■ What is needed ■
Below is a listing. Write out exactly its lines between the one holding "by 0.0056 ns" and the one holding "routed layer unchanged", inclusive.

■ Exercise data ■
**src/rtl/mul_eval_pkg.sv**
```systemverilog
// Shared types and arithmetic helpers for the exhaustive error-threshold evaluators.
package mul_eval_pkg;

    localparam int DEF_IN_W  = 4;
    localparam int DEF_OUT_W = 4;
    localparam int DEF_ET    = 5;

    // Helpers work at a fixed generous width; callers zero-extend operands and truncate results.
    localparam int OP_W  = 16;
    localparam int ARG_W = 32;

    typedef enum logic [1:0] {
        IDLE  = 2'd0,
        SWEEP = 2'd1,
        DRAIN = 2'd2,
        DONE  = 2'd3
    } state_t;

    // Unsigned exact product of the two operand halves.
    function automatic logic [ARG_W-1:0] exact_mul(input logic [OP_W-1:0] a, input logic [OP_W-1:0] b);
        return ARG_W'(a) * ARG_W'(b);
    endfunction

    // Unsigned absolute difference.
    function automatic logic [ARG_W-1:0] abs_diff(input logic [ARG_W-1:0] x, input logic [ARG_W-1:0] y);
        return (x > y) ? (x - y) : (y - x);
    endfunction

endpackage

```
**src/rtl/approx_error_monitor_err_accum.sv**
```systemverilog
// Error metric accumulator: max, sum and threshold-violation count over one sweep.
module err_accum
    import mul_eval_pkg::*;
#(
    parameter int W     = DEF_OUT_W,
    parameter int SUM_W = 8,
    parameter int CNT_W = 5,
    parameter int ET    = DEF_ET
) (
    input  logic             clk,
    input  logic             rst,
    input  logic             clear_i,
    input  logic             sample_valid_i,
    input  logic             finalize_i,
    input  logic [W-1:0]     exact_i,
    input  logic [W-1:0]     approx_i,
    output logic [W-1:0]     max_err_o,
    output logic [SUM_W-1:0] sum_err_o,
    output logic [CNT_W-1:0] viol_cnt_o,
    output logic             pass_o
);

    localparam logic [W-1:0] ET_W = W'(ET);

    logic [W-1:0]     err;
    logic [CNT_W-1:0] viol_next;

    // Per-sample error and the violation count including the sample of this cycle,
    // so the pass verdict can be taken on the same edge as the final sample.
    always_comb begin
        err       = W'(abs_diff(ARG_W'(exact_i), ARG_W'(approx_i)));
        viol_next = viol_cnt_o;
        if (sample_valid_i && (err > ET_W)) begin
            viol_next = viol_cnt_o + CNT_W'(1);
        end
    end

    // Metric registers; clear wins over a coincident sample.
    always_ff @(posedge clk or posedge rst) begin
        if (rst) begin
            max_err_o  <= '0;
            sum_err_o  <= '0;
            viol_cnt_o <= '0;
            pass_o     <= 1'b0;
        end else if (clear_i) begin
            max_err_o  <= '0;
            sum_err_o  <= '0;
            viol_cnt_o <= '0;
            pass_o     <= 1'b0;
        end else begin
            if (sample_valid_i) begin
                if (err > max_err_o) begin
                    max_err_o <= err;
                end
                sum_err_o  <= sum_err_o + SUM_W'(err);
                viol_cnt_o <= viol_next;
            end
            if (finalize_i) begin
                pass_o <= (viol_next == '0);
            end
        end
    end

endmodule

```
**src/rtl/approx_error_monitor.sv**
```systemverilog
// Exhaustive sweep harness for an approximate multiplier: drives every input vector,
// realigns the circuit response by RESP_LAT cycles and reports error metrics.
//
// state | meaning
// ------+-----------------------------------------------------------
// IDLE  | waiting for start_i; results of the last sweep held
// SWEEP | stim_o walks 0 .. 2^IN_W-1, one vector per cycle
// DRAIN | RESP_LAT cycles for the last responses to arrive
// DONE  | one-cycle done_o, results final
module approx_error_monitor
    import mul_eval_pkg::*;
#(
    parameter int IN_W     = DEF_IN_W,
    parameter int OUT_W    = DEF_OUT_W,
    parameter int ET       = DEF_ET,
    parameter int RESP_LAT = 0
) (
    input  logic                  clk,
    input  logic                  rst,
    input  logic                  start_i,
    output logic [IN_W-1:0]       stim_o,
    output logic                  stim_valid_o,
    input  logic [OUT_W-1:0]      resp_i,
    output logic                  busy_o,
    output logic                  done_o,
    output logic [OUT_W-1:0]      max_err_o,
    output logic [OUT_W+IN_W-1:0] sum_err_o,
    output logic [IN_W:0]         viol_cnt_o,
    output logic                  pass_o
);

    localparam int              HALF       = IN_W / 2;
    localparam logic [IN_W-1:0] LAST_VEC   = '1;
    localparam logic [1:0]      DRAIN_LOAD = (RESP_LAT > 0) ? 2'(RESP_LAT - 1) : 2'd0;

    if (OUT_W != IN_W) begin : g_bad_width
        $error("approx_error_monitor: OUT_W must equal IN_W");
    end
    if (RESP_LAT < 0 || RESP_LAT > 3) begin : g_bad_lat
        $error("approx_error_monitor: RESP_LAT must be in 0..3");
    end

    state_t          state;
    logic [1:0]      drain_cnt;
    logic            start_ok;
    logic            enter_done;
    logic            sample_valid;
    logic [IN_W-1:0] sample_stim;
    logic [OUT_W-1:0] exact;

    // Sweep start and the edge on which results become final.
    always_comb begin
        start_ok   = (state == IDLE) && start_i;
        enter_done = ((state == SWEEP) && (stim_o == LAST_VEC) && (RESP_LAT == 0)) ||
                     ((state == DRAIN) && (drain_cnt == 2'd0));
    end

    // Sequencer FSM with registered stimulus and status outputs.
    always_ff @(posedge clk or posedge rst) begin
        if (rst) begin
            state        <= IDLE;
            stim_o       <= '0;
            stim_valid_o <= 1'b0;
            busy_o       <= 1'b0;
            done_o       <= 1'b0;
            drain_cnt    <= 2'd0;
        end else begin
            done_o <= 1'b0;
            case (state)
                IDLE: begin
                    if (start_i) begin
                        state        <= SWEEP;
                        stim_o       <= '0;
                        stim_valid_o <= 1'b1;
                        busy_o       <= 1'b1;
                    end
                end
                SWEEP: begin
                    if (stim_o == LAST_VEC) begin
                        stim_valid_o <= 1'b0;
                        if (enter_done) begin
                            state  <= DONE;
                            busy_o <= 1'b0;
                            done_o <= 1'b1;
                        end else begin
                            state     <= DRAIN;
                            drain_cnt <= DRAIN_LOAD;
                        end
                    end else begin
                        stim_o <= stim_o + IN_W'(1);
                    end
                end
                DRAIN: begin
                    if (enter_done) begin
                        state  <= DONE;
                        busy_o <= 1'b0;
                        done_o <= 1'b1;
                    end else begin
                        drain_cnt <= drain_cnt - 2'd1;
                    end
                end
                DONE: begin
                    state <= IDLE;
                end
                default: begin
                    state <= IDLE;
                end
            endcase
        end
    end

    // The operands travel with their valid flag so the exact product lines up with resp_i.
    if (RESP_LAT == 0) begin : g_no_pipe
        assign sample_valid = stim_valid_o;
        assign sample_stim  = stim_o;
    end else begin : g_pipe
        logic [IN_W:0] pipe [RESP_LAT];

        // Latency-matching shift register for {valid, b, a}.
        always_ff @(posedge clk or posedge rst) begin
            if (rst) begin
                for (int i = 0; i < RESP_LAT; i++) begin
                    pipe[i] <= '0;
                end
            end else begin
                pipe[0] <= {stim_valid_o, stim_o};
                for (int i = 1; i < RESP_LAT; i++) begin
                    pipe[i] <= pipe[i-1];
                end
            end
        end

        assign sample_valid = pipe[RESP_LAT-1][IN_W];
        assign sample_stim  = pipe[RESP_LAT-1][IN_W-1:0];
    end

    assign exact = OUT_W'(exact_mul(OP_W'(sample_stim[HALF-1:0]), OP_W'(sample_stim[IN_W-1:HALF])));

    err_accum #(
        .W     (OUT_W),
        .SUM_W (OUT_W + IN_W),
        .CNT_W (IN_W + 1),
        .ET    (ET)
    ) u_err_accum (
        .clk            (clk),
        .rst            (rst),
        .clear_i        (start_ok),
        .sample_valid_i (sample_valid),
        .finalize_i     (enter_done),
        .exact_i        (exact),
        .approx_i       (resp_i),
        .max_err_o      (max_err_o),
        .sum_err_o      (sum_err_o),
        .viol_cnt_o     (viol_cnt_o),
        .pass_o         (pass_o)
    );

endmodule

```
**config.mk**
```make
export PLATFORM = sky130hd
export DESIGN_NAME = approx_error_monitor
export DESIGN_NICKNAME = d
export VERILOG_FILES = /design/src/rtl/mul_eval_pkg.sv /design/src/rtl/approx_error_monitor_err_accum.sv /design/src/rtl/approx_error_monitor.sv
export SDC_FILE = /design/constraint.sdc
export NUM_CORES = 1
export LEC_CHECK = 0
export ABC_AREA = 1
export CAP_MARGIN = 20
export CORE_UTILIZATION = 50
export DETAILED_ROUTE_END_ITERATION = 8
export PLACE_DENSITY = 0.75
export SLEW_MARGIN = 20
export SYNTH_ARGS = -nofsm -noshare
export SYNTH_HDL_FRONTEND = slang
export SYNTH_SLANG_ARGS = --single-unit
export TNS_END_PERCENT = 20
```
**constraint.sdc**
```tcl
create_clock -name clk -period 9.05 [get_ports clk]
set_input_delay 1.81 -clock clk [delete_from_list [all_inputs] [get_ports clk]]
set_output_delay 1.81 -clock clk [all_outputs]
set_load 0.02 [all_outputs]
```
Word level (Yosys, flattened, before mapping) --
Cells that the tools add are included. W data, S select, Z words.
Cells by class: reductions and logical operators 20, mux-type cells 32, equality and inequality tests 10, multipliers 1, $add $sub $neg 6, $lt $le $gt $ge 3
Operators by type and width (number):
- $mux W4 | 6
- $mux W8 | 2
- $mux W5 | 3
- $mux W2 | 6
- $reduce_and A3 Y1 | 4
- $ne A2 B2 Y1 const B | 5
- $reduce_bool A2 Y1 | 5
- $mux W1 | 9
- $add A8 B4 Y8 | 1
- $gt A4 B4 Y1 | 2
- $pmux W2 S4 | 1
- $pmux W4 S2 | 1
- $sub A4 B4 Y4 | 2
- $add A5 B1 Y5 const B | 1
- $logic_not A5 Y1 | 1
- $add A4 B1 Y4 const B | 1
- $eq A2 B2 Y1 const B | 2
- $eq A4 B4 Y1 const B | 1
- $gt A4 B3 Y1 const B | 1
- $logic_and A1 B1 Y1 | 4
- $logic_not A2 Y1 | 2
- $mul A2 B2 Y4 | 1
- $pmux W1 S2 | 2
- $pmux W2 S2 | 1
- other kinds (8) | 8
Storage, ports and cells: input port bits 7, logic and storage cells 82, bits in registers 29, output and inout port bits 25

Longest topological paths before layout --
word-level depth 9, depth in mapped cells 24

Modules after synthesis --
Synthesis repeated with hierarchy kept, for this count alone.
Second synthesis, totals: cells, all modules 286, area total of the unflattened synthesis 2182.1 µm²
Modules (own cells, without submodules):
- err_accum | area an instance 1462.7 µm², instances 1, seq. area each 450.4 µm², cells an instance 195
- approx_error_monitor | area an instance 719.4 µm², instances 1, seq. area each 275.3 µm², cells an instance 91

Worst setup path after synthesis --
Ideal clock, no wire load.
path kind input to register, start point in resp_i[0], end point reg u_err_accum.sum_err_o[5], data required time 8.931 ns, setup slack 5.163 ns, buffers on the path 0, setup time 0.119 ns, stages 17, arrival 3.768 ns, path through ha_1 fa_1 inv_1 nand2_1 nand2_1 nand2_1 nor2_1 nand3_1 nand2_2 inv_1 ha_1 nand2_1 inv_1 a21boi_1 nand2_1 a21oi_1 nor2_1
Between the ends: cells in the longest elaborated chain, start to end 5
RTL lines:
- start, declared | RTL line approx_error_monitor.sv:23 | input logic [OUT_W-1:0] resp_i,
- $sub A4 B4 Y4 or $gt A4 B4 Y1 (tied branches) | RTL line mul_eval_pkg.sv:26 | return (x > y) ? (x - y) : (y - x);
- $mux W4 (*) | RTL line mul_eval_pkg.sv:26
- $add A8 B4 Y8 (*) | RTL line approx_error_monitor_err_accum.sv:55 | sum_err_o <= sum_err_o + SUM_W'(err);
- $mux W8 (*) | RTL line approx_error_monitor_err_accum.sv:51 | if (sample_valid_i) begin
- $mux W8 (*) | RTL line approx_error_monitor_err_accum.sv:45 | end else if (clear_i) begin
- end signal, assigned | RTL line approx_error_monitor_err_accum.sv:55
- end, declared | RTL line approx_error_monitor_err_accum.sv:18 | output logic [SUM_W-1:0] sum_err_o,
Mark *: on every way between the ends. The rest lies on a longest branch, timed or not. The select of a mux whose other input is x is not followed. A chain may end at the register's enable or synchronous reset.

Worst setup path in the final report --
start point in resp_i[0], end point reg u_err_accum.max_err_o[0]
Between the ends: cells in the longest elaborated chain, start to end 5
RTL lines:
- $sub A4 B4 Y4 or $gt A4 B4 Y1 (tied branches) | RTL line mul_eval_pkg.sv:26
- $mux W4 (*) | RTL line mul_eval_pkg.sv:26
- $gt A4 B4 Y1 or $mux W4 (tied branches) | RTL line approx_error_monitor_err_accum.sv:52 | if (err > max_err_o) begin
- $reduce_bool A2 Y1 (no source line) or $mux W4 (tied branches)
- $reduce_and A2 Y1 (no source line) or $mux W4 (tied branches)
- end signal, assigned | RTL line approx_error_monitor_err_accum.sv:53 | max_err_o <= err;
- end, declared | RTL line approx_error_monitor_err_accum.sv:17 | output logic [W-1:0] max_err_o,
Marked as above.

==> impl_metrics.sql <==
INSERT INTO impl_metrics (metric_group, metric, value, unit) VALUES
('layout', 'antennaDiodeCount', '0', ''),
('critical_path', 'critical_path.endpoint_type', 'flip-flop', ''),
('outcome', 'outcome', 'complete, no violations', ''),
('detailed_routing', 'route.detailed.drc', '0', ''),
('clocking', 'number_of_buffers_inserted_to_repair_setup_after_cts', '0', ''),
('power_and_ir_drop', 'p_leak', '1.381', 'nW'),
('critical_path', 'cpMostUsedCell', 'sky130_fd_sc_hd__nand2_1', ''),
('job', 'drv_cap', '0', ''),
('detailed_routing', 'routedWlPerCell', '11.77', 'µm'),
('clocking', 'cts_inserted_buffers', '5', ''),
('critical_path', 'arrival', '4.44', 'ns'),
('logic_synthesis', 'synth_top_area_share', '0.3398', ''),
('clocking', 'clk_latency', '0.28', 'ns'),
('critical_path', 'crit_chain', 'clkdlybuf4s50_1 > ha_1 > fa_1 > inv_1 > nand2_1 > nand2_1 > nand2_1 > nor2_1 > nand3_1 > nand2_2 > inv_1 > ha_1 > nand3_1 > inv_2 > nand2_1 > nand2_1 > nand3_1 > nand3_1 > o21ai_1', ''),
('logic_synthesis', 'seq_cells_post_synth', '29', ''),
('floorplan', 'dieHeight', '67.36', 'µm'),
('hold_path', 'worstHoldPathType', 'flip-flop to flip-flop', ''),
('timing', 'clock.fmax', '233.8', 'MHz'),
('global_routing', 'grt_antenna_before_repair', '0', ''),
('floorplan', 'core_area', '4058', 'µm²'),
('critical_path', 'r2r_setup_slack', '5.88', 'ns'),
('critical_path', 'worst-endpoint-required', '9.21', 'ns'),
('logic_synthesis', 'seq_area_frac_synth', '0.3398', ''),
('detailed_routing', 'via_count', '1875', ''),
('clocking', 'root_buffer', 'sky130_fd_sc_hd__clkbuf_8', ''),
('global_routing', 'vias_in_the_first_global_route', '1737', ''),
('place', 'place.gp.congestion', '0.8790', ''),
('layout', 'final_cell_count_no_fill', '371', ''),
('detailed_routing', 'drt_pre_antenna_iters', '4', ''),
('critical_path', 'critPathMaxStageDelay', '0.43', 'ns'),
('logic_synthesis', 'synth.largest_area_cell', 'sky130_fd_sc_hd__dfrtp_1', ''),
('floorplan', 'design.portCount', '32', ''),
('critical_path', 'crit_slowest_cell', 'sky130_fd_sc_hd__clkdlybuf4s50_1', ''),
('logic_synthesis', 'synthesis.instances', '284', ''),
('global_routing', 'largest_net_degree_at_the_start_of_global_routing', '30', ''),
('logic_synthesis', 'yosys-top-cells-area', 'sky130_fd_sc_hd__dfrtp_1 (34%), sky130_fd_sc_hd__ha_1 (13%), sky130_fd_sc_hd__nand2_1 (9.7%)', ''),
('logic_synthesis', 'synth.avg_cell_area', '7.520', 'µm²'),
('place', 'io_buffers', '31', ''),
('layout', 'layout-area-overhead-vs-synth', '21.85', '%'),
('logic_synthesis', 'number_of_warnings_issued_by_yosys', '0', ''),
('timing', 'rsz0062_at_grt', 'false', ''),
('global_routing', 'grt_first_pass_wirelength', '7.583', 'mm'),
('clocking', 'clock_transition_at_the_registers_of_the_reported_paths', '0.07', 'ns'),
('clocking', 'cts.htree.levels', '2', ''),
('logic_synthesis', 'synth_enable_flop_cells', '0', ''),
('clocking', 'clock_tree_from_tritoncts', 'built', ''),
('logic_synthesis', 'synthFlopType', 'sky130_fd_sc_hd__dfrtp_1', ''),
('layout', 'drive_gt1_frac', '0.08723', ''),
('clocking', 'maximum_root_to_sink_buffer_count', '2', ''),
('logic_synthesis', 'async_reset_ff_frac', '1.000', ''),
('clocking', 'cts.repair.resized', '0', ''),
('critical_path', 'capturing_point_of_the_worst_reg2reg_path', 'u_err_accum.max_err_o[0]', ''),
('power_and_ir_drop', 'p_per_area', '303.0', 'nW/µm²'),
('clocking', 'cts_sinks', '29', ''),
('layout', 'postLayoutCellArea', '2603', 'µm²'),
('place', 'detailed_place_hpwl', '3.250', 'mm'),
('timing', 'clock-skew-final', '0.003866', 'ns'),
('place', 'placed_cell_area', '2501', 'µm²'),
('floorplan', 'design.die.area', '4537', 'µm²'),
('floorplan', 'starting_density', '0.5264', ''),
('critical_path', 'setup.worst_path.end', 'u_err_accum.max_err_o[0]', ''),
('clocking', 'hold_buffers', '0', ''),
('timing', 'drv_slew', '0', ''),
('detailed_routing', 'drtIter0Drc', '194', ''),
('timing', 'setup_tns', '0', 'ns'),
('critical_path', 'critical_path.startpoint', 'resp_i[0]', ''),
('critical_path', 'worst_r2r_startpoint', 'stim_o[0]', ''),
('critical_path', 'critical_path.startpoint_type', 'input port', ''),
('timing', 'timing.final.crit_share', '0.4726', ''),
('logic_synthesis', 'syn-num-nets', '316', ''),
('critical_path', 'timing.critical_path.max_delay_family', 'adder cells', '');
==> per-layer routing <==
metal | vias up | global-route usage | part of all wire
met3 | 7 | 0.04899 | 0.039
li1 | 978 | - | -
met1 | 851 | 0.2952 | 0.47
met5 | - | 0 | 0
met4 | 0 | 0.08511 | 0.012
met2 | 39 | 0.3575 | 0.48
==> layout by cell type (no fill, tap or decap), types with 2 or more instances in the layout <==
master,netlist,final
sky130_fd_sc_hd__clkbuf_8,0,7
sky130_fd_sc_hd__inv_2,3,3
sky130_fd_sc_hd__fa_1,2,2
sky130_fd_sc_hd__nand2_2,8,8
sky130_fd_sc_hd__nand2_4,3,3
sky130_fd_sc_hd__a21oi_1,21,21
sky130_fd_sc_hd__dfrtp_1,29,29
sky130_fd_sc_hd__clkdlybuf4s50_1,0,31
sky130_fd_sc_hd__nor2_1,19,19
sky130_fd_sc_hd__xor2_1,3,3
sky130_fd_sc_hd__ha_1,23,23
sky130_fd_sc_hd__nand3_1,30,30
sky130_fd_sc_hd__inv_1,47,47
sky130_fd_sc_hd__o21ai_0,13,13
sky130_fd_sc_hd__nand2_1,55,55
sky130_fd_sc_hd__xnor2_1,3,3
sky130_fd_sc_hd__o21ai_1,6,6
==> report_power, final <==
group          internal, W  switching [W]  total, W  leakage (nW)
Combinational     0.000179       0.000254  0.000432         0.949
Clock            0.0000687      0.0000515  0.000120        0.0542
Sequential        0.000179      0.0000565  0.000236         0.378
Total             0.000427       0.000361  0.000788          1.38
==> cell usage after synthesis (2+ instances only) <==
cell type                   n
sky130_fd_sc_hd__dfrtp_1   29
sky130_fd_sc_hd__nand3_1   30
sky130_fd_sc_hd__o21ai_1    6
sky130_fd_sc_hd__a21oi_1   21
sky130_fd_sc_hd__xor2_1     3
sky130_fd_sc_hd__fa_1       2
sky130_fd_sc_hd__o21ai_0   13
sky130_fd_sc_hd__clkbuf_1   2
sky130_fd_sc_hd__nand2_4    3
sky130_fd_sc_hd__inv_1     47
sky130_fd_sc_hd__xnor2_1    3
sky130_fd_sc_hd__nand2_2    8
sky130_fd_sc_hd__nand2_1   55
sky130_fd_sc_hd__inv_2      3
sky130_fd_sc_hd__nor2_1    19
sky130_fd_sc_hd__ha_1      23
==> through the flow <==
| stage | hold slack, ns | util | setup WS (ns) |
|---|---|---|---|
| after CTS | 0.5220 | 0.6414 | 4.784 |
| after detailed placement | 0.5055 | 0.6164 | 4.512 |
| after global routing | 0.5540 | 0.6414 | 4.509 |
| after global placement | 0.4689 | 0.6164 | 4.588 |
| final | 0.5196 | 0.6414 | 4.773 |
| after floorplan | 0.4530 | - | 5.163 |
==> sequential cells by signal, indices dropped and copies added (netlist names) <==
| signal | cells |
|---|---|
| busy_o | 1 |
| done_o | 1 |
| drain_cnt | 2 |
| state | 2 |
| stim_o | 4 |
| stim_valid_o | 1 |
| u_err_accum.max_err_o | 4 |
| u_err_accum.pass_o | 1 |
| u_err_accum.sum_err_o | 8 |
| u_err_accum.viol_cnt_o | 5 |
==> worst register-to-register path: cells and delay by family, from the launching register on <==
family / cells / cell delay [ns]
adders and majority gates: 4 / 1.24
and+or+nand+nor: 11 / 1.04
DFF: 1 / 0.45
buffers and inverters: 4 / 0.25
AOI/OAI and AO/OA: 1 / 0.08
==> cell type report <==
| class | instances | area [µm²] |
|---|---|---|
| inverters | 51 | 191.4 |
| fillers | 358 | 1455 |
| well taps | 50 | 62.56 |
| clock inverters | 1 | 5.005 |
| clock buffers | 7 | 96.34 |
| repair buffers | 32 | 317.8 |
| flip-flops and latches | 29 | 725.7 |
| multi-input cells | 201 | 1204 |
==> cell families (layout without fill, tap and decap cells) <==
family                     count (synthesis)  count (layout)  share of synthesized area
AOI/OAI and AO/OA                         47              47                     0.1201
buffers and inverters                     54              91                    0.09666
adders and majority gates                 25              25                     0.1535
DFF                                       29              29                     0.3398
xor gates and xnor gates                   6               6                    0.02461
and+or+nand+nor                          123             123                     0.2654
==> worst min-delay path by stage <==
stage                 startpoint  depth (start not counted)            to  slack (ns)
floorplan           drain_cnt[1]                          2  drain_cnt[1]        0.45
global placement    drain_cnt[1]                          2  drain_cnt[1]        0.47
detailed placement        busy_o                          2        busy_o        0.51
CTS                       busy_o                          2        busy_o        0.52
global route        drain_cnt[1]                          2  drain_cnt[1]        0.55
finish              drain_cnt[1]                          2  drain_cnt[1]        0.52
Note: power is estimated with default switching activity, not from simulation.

---

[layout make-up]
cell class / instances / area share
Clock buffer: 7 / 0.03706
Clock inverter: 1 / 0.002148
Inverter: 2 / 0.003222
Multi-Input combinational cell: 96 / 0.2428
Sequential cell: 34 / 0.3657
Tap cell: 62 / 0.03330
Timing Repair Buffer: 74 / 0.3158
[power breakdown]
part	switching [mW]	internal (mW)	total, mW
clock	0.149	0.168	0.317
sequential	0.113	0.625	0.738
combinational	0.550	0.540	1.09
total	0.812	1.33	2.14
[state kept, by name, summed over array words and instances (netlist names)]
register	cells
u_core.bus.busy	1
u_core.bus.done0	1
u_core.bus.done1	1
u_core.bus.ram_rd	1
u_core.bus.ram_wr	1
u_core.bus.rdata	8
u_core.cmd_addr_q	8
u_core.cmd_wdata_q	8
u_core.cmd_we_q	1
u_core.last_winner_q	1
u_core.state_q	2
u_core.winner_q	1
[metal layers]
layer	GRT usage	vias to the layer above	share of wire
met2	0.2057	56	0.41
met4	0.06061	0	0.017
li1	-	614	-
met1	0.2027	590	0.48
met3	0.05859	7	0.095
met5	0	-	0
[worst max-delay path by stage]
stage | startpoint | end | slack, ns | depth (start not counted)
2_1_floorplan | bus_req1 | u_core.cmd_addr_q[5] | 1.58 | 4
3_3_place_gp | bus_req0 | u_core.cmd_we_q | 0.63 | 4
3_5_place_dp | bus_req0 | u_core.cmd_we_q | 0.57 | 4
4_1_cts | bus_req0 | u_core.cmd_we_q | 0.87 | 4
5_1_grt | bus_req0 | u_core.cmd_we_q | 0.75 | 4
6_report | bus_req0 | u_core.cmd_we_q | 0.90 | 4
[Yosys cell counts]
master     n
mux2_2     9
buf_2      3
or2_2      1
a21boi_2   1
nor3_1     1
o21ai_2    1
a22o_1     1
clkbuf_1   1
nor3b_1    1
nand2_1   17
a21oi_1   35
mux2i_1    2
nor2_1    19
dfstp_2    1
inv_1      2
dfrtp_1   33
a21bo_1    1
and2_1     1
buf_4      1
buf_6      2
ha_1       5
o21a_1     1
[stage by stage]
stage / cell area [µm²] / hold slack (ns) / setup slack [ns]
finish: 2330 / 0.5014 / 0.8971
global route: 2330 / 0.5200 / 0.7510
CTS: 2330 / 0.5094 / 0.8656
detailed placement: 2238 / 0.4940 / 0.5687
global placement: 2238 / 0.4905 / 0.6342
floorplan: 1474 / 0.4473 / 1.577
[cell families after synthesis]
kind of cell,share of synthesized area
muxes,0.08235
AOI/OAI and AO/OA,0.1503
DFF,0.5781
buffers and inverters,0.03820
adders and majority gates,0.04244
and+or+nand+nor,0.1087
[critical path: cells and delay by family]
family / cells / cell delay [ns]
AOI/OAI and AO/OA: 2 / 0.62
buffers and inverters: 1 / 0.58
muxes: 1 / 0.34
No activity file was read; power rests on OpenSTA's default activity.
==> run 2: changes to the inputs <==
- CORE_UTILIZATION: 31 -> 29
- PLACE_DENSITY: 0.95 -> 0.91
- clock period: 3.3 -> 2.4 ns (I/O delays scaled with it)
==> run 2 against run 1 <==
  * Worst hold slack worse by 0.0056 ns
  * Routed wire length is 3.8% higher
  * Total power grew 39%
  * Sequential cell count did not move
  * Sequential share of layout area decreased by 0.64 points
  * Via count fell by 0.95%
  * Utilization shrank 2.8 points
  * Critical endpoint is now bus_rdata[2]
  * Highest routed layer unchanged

■ Answer to this task ■
  * Worst hold slack worse by 0.0056 ns
  * Routed wire length is 3.8% higher
  * Total power grew 39%
  * Sequential cell count did not move
  * Sequential share of layout area decreased by 0.64 points
  * Via count fell by 0.95%
  * Utilization shrank 2.8 points
  * Critical endpoint is now bus_rdata[2]
  * Highest routed layer unchanged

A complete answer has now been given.